__Task description__:
Go through each line of the entries below and tally those containing the string "together"; give only the total.

■ ■ ■ ■

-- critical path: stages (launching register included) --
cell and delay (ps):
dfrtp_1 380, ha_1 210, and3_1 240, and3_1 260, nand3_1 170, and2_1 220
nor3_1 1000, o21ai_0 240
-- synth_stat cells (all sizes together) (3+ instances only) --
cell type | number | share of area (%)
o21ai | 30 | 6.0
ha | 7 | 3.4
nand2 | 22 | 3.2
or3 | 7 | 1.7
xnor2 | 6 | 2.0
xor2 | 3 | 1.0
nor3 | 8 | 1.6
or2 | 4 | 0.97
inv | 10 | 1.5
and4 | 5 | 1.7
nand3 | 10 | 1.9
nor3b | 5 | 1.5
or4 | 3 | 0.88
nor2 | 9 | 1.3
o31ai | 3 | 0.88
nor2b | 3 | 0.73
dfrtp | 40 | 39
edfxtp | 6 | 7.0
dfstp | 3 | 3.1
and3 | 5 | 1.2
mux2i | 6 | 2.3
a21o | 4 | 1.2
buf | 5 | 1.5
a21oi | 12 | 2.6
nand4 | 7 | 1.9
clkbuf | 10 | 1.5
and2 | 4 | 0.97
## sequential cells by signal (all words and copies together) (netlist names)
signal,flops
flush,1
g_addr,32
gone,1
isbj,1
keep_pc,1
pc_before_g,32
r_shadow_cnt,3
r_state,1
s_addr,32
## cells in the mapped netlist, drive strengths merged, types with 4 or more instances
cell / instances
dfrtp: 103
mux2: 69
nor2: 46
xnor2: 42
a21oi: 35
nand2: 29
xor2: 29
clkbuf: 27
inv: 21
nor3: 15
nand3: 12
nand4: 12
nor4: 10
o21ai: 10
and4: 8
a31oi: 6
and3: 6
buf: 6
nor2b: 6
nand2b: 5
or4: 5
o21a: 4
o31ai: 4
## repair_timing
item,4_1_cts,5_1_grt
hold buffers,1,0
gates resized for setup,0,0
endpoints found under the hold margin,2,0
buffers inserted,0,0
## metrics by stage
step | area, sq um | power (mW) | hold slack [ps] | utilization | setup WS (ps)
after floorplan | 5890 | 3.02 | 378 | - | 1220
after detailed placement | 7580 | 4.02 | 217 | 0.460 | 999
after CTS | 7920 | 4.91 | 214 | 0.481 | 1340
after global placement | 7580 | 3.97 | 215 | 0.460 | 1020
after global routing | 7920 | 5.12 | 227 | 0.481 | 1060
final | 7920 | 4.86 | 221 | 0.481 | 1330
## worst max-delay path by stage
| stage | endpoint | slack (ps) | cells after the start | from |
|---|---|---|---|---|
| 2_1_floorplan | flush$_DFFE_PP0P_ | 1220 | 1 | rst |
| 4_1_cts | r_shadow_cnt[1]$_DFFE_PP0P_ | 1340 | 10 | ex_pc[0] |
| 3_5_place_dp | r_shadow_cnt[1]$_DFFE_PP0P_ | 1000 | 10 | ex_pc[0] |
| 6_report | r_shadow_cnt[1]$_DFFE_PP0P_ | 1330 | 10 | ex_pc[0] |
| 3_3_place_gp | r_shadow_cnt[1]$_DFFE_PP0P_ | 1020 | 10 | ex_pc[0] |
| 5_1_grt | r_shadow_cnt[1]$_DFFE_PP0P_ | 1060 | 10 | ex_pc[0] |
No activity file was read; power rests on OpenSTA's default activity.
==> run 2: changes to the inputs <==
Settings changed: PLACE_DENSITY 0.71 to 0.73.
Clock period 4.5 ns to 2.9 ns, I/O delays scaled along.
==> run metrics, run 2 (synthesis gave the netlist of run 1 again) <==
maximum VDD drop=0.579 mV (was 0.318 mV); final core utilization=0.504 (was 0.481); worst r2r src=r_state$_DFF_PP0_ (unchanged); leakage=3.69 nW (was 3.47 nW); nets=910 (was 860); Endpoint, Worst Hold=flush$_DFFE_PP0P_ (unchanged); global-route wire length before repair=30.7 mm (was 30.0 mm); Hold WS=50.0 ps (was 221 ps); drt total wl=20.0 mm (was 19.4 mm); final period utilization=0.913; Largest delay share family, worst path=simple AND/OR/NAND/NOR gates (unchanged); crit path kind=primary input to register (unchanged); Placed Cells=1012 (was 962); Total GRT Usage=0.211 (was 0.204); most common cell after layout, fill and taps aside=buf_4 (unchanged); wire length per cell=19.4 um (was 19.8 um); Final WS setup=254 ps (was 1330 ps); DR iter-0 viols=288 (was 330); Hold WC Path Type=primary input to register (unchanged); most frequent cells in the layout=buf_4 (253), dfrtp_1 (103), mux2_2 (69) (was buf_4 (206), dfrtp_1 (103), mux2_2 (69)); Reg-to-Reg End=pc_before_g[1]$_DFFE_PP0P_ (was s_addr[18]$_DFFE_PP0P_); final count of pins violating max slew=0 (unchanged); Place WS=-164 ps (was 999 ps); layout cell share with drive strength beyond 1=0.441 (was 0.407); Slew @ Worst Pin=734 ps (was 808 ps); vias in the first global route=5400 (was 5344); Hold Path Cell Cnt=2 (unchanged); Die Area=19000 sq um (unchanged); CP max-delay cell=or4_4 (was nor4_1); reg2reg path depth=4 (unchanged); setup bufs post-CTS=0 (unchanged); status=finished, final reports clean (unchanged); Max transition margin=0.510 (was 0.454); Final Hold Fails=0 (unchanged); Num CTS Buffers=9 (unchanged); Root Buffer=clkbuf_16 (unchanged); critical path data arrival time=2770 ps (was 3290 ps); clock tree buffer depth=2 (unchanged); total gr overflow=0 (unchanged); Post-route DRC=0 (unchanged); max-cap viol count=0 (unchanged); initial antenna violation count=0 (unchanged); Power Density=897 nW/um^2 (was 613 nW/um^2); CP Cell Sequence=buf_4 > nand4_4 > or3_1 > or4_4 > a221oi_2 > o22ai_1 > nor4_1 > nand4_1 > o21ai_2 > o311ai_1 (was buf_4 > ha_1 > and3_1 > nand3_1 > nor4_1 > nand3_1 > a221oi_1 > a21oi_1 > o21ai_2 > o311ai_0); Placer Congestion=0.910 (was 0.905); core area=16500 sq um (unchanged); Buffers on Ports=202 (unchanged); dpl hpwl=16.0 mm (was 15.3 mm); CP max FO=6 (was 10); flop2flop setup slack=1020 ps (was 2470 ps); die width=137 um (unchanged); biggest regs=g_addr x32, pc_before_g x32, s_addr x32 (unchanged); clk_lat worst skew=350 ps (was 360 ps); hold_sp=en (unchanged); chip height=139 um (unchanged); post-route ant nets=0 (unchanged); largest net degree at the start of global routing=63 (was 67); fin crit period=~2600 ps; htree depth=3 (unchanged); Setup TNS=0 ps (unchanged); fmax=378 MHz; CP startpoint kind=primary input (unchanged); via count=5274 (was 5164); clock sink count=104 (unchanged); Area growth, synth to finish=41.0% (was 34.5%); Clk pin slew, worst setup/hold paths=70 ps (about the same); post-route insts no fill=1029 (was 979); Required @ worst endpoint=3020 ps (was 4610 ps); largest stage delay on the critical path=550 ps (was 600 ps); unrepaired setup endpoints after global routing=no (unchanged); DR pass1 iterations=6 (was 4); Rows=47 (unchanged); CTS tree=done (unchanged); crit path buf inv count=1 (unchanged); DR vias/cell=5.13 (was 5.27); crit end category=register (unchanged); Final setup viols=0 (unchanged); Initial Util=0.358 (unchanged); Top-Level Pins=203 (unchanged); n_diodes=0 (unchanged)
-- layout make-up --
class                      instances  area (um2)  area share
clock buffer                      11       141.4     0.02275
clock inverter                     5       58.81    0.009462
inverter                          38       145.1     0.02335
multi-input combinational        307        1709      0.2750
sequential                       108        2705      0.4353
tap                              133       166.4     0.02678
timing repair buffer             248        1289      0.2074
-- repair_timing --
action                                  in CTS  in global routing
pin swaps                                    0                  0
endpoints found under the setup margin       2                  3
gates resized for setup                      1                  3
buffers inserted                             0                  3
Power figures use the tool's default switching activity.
File: config.mk
export PLATFORM = sky130hd
export DESIGN_NAME = button_debouncer
export DESIGN_NICKNAME = d
export VERILOG_FILES = /design/src/rtl/button_debouncer.sv
export SDC_FILE = /design/constraint.sdc
export NUM_CORES = 1
export LEC_CHECK = 0
export CAP_MARGIN = 0
export CORE_MARGIN = 1
export CORE_UTILIZATION = 37
export DETAILED_ROUTE_END_ITERATION = 7
export PLACE_DENSITY_LB_ADDON = 0.2
export SLEW_MARGIN = 20
export SYNTH_ARGS = -nofsm -noshare
export SYNTH_HDL_FRONTEND = slang
export SYNTH_SLANG_ARGS = --single-unit
File: constraint.sdc
create_clock -name clk -period 3.59 [get_ports clk]
set_input_delay 0.359 -clock clk [delete_from_list [all_inputs] [get_ports clk]]
set_output_delay 0.359 -clock clk [all_outputs]
set_load 0.02 [all_outputs]
File: src/rtl/button_debouncer.sv
// Push-button debouncer: accepts a level change only after STABLE_CYCLES equal samples.
// Optional release strobe btn_rpulse is enabled by defining DEBOUNCE_RELEASE_PULSE_EN.
module button_debouncer #(
  parameter int unsigned STABLE_CYCLES = 500000
) (
  input  logic clk,
  input  logic reset,
  input  logic in_synced,
  output logic btn_level,
  output logic btn_pulse
`ifdef DEBOUNCE_RELEASE_PULSE_EN
  ,
  output logic btn_rpulse
`endif
);

  localparam int unsigned CNT_WIDTH = $clog2(STABLE_CYCLES);
  localparam logic [CNT_WIDTH-1:0] CNT_ONE  = CNT_WIDTH'(1);
  localparam logic [CNT_WIDTH-1:0] CNT_LAST = CNT_WIDTH'(STABLE_CYCLES - 1);

  typedef enum logic [1:0] {
    IDLE_LOW,
    WAIT_HIGH,
    IDLE_HIGH,
    WAIT_LOW
  } state_t;

  state_t               state, state_next;
  logic [CNT_WIDTH-1:0] cnt, cnt_next;
  logic                 accept_rise, accept_fall;
  logic                 level_next, pulse_next;
`ifdef DEBOUNCE_RELEASE_PULSE_EN
  logic                 rpulse_next;
`endif

  always_ff @(posedge clk or posedge reset) begin
    if (reset) begin
      state      <= IDLE_LOW;
      cnt        <= '0;
      btn_level  <= 1'b0;
      btn_pulse  <= 1'b0;
`ifdef DEBOUNCE_RELEASE_PULSE_EN
      btn_rpulse <= 1'b0;
`endif
    end else begin
      state      <= state_next;
      cnt        <= cnt_next;
      btn_level  <= level_next;
      btn_pulse  <= pulse_next;
`ifdef DEBOUNCE_RELEASE_PULSE_EN
      btn_rpulse <= rpulse_next;
`endif
    end
  end

  // Any mismatching sample while waiting drops back to idle, so the count restarts from scratch.
  always_comb begin
    state_next = state;
    cnt_next   = '0;
    case (state)
      IDLE_LOW: begin
        if (in_synced) begin
          state_next = WAIT_HIGH;
          cnt_next   = CNT_ONE;
        end
      end
      WAIT_HIGH: begin
        if (!in_synced) begin
          state_next = IDLE_LOW;
        end else if (cnt == CNT_LAST) begin
          state_next = IDLE_HIGH;
        end else begin
          cnt_next = cnt + CNT_ONE;
        end
      end
      IDLE_HIGH: begin
        if (!in_synced) begin
          state_next = WAIT_LOW;
          cnt_next   = CNT_ONE;
        end
      end
      WAIT_LOW: begin
        if (in_synced) begin
          state_next = IDLE_HIGH;
        end else if (cnt == CNT_LAST) begin
          state_next = IDLE_LOW;
        end else begin
          cnt_next = cnt + CNT_ONE;
        end
      end
      default: begin
        state_next = IDLE_LOW;
      end
    endcase
  end

  always_comb begin
    accept_rise = (state == WAIT_HIGH) && in_synced  && (cnt == CNT_LAST);
    accept_fall = (state == WAIT_LOW)  && !in_synced && (cnt == CNT_LAST);
    level_next  = btn_level;
    if (accept_rise) begin
      level_next = 1'b1;
    end else if (accept_fall) begin
      level_next = 1'b0;
    end
    pulse_next  = accept_rise;
`ifdef DEBOUNCE_RELEASE_PULSE_EN
    rpulse_next = accept_fall;
`endif
  end

endmodule
Word-level counts from Yosys, hierarchy flattened
Cells that the tools add are included.
{"block": "totals", "input_bits": 3, "register_bits": 23, "output_inout_bits": 2}
{"block": "classes", "eq_ne": 8, "reduce_logical": 8, "mux": 15, "addsub": 1}
{"cell": "19-bit one-hot mux with 4 select lines", "n": 1}
{"cell": "19-bit 2-to-1 mux", "n": 3}
{"cell": "19-bit by 1-bit adder with 19-bit output (second input constant)", "n": 1}
{"cell": "19-bit == test (second input constant)", "n": 1}
{"cell": "2-bit 2-to-1 mux", "n": 6}
{"cell": "2-bit one-hot mux with 4 select lines", "n": 1}
{"cell": "3-bit != test (second input constant)", "n": 2}
{"cell": "2-bit == test (second input constant)", "n": 2}
{"cell": "1-bit logical AND", "n": 4}
{"cell": "1-bit 2-to-1 mux", "n": 4}
{"cell": "2-bit != test (second input constant)", "n": 2}
{"cell": "4-bit AND reduction", "n": 1}
{"cell": "2-bit by 1-bit == test with 1-bit output (second input constant)", "n": 1}
{"cell": "2-bit zero test", "n": 1}
{"cell": "2-bit nonzero test", "n": 1}
{"cell": "1-bit zero test", "n": 1}

Depth between registers and ports, before layout
Gate-level depths: netlist of the first run.
{"block": "depth", "word_depth": 5, "mapped_depth": 6}

Least setup slack after synthesis of the first run
Ideal clock, no wire load.
{"block": "synth_path", "kind": "reg-to-reg", "from": "register cnt[7]", "to": "register (tool-made name)", "arrival_time_ns": 1.669, "setup_slack_ns": 1.796, "t_required_ns": 3.465, "path_stages_with_launch": 5, "cell_sequence": "dfrtp_1 or2_0 or4_4 nor2_2 mux2_2"}
{"item": "start: declaration", "line_no": "29", "text": "logic [CNT_WIDTH-1:0] cnt, cnt_next;"}
{"item": "start signal: assignment", "line_no": "47", "text": "cnt <= cnt_next;"}

Worst setup path after layout of the first run
{"block": "layout_path", "from": "register cnt[5]", "to": "register cnt[12]"}
{"block": "layout_via", "elab_chain_cells": 4, "word_cells_on_any_way": 6, "classes_between": "add/sub: 1; eq/ne: 1; mux: 4"}
{"item": "19-bit by 1-bit adder with 19-bit output or 19-bit == test (tied branches)"}
{"item": "19-bit 2-to-1 mux *", "line_no": "70, 85"}
{"item": "19-bit 2-to-1 mux, on equally long branches", "line_no": "83, 68"}
{"item": "19-bit one-hot mux with 4 select lines *", "line_no": "60", "text": "case (state)"}
{"item": "via cnt_next[12]", "line_no": "29"}
The timed path passes the listed nets; every way through them passes the cells marked *.
A chain may end at the register's enable or synchronous reset.

==> metrics.json, run 1 <==
{
  "pwr": {
    "switching_share_pct": 23.1,
    "sequentialPowerShare_pct": 65.9,
    "clock_group_share_of_total_power_pct": 29.9,
    "combPwrFrac_pct": 4.2,
    "power_density_nw_per_um2": 309,
    "p_sw_w": 0.0000924,
    "cellInternalPower_w": 0.000308,
    "worst_ir_drop_vdd_mv": 0.212,
    "power_leakage_nw": 0.480
  },
  "timing": {
    "final_critical_path_setup_slack_ns": 1.62,
    "max_slew.worst_pin.slew_ns": 0.868,
    "final_hold_viol_count": 0,
    "final.min_clock_period_ns": 1.97,
    "clock-skew-final_ns": 0.00162,
    "clock.fmax_mhz": 508,
    "max-slew-margin-rel_pct": 42.1,
    "setup_repair_after_global_routing_missed_its_margin": "false",
    "finalMaxSlewViolations": 0,
    "final.setup.tns_ns": 0,
    "hold_ws_ns": 0.511,
    "finalSetupViolations": 0,
    "period_share_pct": 54.8
  },
  "hold_path": {
    "hold_path_class": "in2async"
  },
  "route": {
    "wl_met2_um": 1030,
    "top_layer_used": "met4",
    "antenna_left": 0,
    "route.detailed.drc": 0,
    "detail_route.first_pass.iterations": 4,
    "met3WireLength_um": 42,
    "via_count": 872,
    "wirelength_met1_um": 1150,
    "avgViaCountPerCell": 5.13,
    "routed_wirelength_um": 2240,
    "routed_wire_length_per_instance_um": 13.2,
    "initial_drc_count": 26
  },
  "synth": {
    "synth_ff_type": "dfrtp_1",
    "synth-edff-count": 0,
    "ys_warn_count": 0,
    "netlist_top_cells_area": "dfrtp_1, xnor2_1, nor2_1",
    "post_synth_top_area_share_pct": 48.5,
    "syn_avg_cell_area_um2": 9.89,
    "fraction_of_registers_with_async_set_or_reset_after_synthesis_pct": 100,
    "synth.net_count": 124,
    "count_of_state_elements_after_synthesis": 23,
    "synth_sequential_area_ratio_pct": 48.5,
    "synthCells": 120,
    "yosys.area.top_type": "dfrtp_1",
    "netlist_area_um2": 1190,
    "ys_types": 31
  },
  "clock_network": {
    "numCtsBuffers": 3,
    "clkTransAtPathRegs_ns": 0.13,
    "htree_levels": 1,
    "numClockSinks": 23,
    "root_buffer": "clkbuf_4",
    "post-cts-setup-buffer-count": 0,
    "clk-insertion-delay-late_ns": 0.31,
    "cts_tree": "done",
    "cts_hold_repair.buffers": 0,
    "post_cts_resized": 0,
    "clk_path_buf_depth": 2
  },
  "floorplanning": {
    "floorplan.die_area_um2": 3440,
    "fp.coreArea_um2": 3050,
    "vert_die_dim_um": 58.7,
    "initial_utilization_pct": 38.9,
    "ioPinCount": 5,
    "die_width_um": 58.7,
    "row_count": 20
  },
  "layout": {
    "commonest_non_fill_non_tap_cell_in_the_layout": "dfrtp_1",
    "final_net_count": 131,
    "antenna_cells_inserted": 0,
    "area_occupied_by_multi_input_gates_um2": 574,
    "n_fill_cell": 326,
    "commonest_cells_after_routing_fill_and_taps_aside": "dfrtp_1, nor2_1, xnor2_1, nand3_1, nand2_1",
    "sequential_standard_cell_area_um2": 576,
    "post_route_cells_drive_above_1_share_pct": 8.73,
    "syn2layout_area_growth_pct": 9.06
  },
  "setup_path": {
    "worst_setup_path_endpoint": "cnt[12]$_DFF_PP0_",
    "cp_max_fo": 17,
    "cp-startpoint": "cnt[5]$_DFF_PP0_",
    "critPathRequiredTime_ns": 3.78,
    "timing.rr.start": "cnt[5]$_DFF_PP0_",
    "critPathArrivalTime_ns": 2.16,
    "crit_end_element": "register",
    "r2r_slack_ns": 1.62,
    "regToRegEndpoint": "cnt[12]$_DFF_PP0_",
    "critPathKind": "reg2reg",
    "startpoint_type": "register",
    "number_of_cells_on_the_worst_reg_to_reg_path": 4
  },
  "global_routing": {
    "antenna_violations_before_repair": 0,
    "grt_util_all_layers_pct": 15.6,
    "grt_pass1_vias": 878,
    "grt_first_pass_wirelength_um": 3970,
    "grt.overflow.total": 0,
    "grt_max_degree": 24
  },
  "placed_design": {
    "globalplace.congestion": 0.745,
    "numPortBuffers": 4,
    "pre_cts_ws_ns": 1.67,
    "final_hpwl_from_detailed_placement_um": 1620
  },
  "job": {
    "timing.max_cap.violations": 0
  },
  "run_status": {
    "status": "complete, no violations"
  }
}
==> layer usage <==
layer  global-route usage, %  up-vias
li1                        -      435
met1                    20.3      431
met2                    25.8        4
met3                    3.96        2
met4                    4.08        0
met5                       0        -
==> critical path, cell delays in order, from the launching register on <==
cell and delay [ns]:
dfrtp_1 0.47, nor4_1 0.61, nand2_1 0.23, o21ai_4 0.44
nor2_1 0.11
==> worst min path at each step <==
stage                                       endpoint  cells after the start
after global routing           btn_level$_DFFE_PP0P_                      1
after global placement         btn_level$_DFFE_PP0P_                      1
after floorplan           asynchronous set/reset pin                      1
after detailed placement       btn_level$_DFFE_PP0P_                      1
final                               cnt[6]$_DFF_PP0_                      2
after CTS                           cnt[8]$_DFF_PP0_                      2
==> final cells by class <==
| cell class | instances | area share [%] |
|---|---|---|
| clock buffers | 3 | 1.74 |
| clock inverters | 1 | 0.386 |
| inverters | 6 | 1.74 |
| multi-input cells | 89 | 44.3 |
| flip-flops and latches | 23 | 44.4 |
| well taps | 44 | 4.25 |
| repair buffers | 4 | 3.09 |
==> through the flow <==
step | instances | area, µm² | power (W) | util [%]
finish | 170 | 1290 | 0.000400 | 42.4
detailed placement | 166 | 1270 | 0.000286 | 41.5
global placement | 166 | 1270 | 0.000286 | 41.5
CTS | 170 | 1290 | 0.000409 | 42.4
global route | 170 | 1290 | 0.000422 | 42.4
floorplan | 120 | 1190 | 0.000281 | -
==> synthesized netlist by cell type, drive strengths merged, types with 2 or more instances <==
library cell	count
and4	2
dfrtp	23
xnor2	12
inv	6
nor4b	2
nor3	4
nor2	22
nor4	6
a21oi	2
xor2	4
nand2	7
nand3	8
nand4	7
==> power groups by stage <==
stage / Combinational, W / Sequential [W] / Clock (W)
6_report: 0.0000170 / 0.000264 / 0.000120
2_1_floorplan: 0.0000129 / 0.000268 / 0
3_5_place_dp: 0.0000178 / 0.000269 / 0
5_1_grt: 0.0000205 / 0.000264 / 0.000137
3_3_place_gp: 0.0000179 / 0.000268 / 0
4_1_cts: 0.0000179 / 0.000264 / 0.000127
==> cells by family (layout without fill, tap and decap cells) <==
group | after synthesis | after routing | synth area share [%]
compound gates | 7 | 7 | 4.95
xor+xnor | 16 | 16 | 11.8
flops | 23 | 23 | 48.5
simple gates | 63 | 63 | 28.8
fa+ha+maj | 1 | 1 | 1.05
buf+inv | 8 | 14 | 3.16
mux | 2 | 2 | 1.79
==> sequential cells by signal, summed over array words and instances (netlist names), named ones only <==
| signal | flops |
|---|---|
| state | 1 |
| btn_pulse | 1 |
| cnt | 19 |
| btn_level | 1 |
Power figures use the tool's default switching activity.
==> run 2, diff against run 1 <==
clock period = 2 ns   (was 3.59 ns; I/O delays follow)
==> run 2 against run 1 <==
  * Critical path depth unchanged
  * Core utilization increased by 1.2 points
  * Count of clock-buffer cells in the layout unchanged
  * Highest routed layer unchanged
  * Setup slack got worse by 1.5 ns
  * Sequential power increased by 80%
==> metrics.json, run 2 (same netlist as run 1, synthesis figures left out) <==
{
  "timing": {
    "finalSetupViolations": 0,
    "final.setup.tns_ns": 0,
    "final_critical_path_setup_slack_ns": 0.131,
    "finalMaxSlewViolations": 0,
    "max_slew.worst_pin.slew_ns": 0.548,
    "clock-skew-final_ns": 0.0102,
    "max-slew-margin-rel_pct": 63.2,
    "clock.fmax_mhz": 535,
    "hold_ws_ns": 0.201,
    "setup_repair_after_global_routing_missed_its_margin": "false",
    "final.min_clock_period_ns": 1.87,
    "period_share_pct": 93.5,
    "final_hold_viol_count": 0
  },
  "clock_network": {
    "clk_path_buf_depth": 2,
    "post_cts_resized": 0,
    "cts_tree": "done",
    "cts_hold_repair.buffers": 0,
    "root_buffer": "clkbuf_4",
    "clkTransAtPathRegs_ns": 0.13,
    "numClockSinks": 23,
    "post-cts-setup-buffer-count": 0,
    "clk-insertion-delay-late_ns": 0.32,
    "numCtsBuffers": 3,
    "htree_levels": 1
  },
  "global_routing": {
    "grt_max_degree": 24,
    "grt.overflow.total": 0,
    "grt_pass1_vias": 845,
    "grt_first_pass_wirelength_um": 3860,
    "antenna_violations_before_repair": 0,
    "grt_util_all_layers_pct": 15.3
  },
  "layout": {
    "flip_flop_count_of_the_largest_register_after_layout": 19,
    "n_fill_cell": 300,
    "syn2layout_area_growth_pct": 12.2,
    "antenna_cells_inserted": 0,
    "final_core_utilization_pct": 43.6,
    "commonest_cells_after_routing_fill_and_taps_aside": "dfrtp_1, nor2_1, xnor2_1, nand3_1, nand2_1",
    "final_net_count": 136,
    "largest_register": "cnt",
    "sequential_standard_cell_area_um2": 576,
    "post_route_cells_drive_above_1_share_pct": 12.2,
    "area_occupied_by_multi_input_gates_um2": 574,
    "commonest_non_fill_non_tap_cell_in_the_layout": "dfrtp_1",
    "instances_no_fill": 175
  },
  "floorplanning": {
    "initial_utilization_pct": 38.9,
    "row_count": 20,
    "fp.coreArea_um2": 3050,
    "ioPinCount": 5,
    "die_width_um": 58.7,
    "floorplan.die_area_um2": 3440,
    "vert_die_dim_um": 58.7
  },
  "hold_path": {
    "hold_path_class": "in2async"
  },
  "placed_design": {
    "pre_cts_ws_ns": 0.128,
    "numPortBuffers": 4,
    "globalplace.congestion": 0.739,
    "final_hpwl_from_detailed_placement_um": 1570,
    "post-place-cells": 171
  },
  "route": {
    "route.detailed.drc": 0,
    "initial_drc_count": 21,
    "via_count": 847,
    "avgViaCountPerCell": 4.84,
    "antenna_left": 0,
    "detail_route.first_pass.iterations": 4,
    "routed_wire_length_per_instance_um": 12.4,
    "routed_wirelength_um": 2170
  },
  "pwr": {
    "combPwrFrac_pct": 4.8,
    "sequentialPowerShare_pct": 65.3,
    "cellInternalPower_w": 0.000557,
    "power_density_nw_per_um2": 544,
    "switching_share_pct": 23.2,
    "p_sw_w": 0.000168,
    "clock_group_share_of_total_power_pct": 29.9,
    "power_leakage_nw": 0.504,
    "worst_ir_drop_vdd_mv": 0.391
  },
  "setup_path": {
    "cp_max_fo": 3,
    "critPathArrivalTime_ns": 2.09,
    "critPathRequiredTime_ns": 2.22,
    "startpoint_type": "register",
    "crit_end_element": "register",
    "critPathKind": "reg2reg"
  },
  "run_status": {
    "status": "complete, no violations"
  },
  "job": {
    "timing.max_cap.violations": 0
  }
}
## run 2: cell types whose count changed in the layout (fill, tap and decap cells not counted)
cell,before,now
buf_4,0,5
## run 2: layout make-up
| cell class | instances | share of cell area, % |
|---|---|---|
| Sequential cell | 23 | 43.2 |
| Clock buffer | 3 | 1.69 |
| Timing Repair Buffer | 9 | 5.82 |
| Clock inverter | 1 | 0.376 |
| Inverter | 6 | 1.69 |
| Tap cell | 44 | 4.13 |
| Multi-Input combinational cell | 89 | 43.1 |
## run 2: final timing paths
| kind | startpoint | end | slack (ns) | cells past startpoint |
|---|---|---|---|---|
| max in group asynchronous | reset | cnt[12]$_DFF_PP0_ | 1.56 | 3 |
| min in group clk | btn_level$_DFFE_PP0P_ | btn_level$_DFFE_PP0P_ | 0.54 | 1 |
| hold / removal | reset | cnt[3]$_DFF_PP0_ | 0.20 | 3 |
| setup reg to reg | cnt[12]$_DFF_PP0_ | register | 0.13 | 4 |
| hold reg to reg | btn_level$_DFFE_PP0P_ | btn_level$_DFFE_PP0P_ | 0.54 | 1 |
| setup / recovery | cnt[12]$_DFF_PP0_ | register | 0.13 | 4 |
## run 2: stage by stage
step	instance area, µm²	power, W
detailed placement	1310	0.000519
floorplan	1190	0.000504
global placement	1310	0.000519
finish	1330	0.000725
global route	1330	0.000761
CTS	1330	0.000744
## run 2: per-layer routing
layer	wire, µm	share of wire [%]	global-route usage (%)	vias up
li1	-	-	-	443
met1	1120	52	21.4	396
met2	976	45	22.7	6
met3	56	2.6	4.62	2
met4	16	0.74	5.10	0
met5	0	0	0	-
## run 2: worst max-delay path, cell delays in order (launching register included)
cell and delay (ns):
dfrtp_1 0.43, or2_0 0.25, or4_4 0.58, nor2_2 0.17, mux2_2 0.35
## run 2: power groups by stage
stage	combinational [W]	sequential (W)	clock, W
after floorplan	0.0000231	0.000481	0
after global placement	0.0000358	0.000483	0
after detailed placement	0.0000358	0.000483	0
after CTS	0.0000360	0.000474	0.000234
after global routing	0.0000408	0.000475	0.000245
final	0.0000347	0.000474	0.000217
==> run 3, diff against run 2 <==
CTS_BUF_LIST = sky130_fd_sc_hd__clkbuf_4 sky130_fd_sc_hd__clkbuf_8   (was unset)
==> results of run 3 <==
No change in the layout: final DEF, timing and power equal those of run 2.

■ ■ ■ ■

__Solution to this task__:
2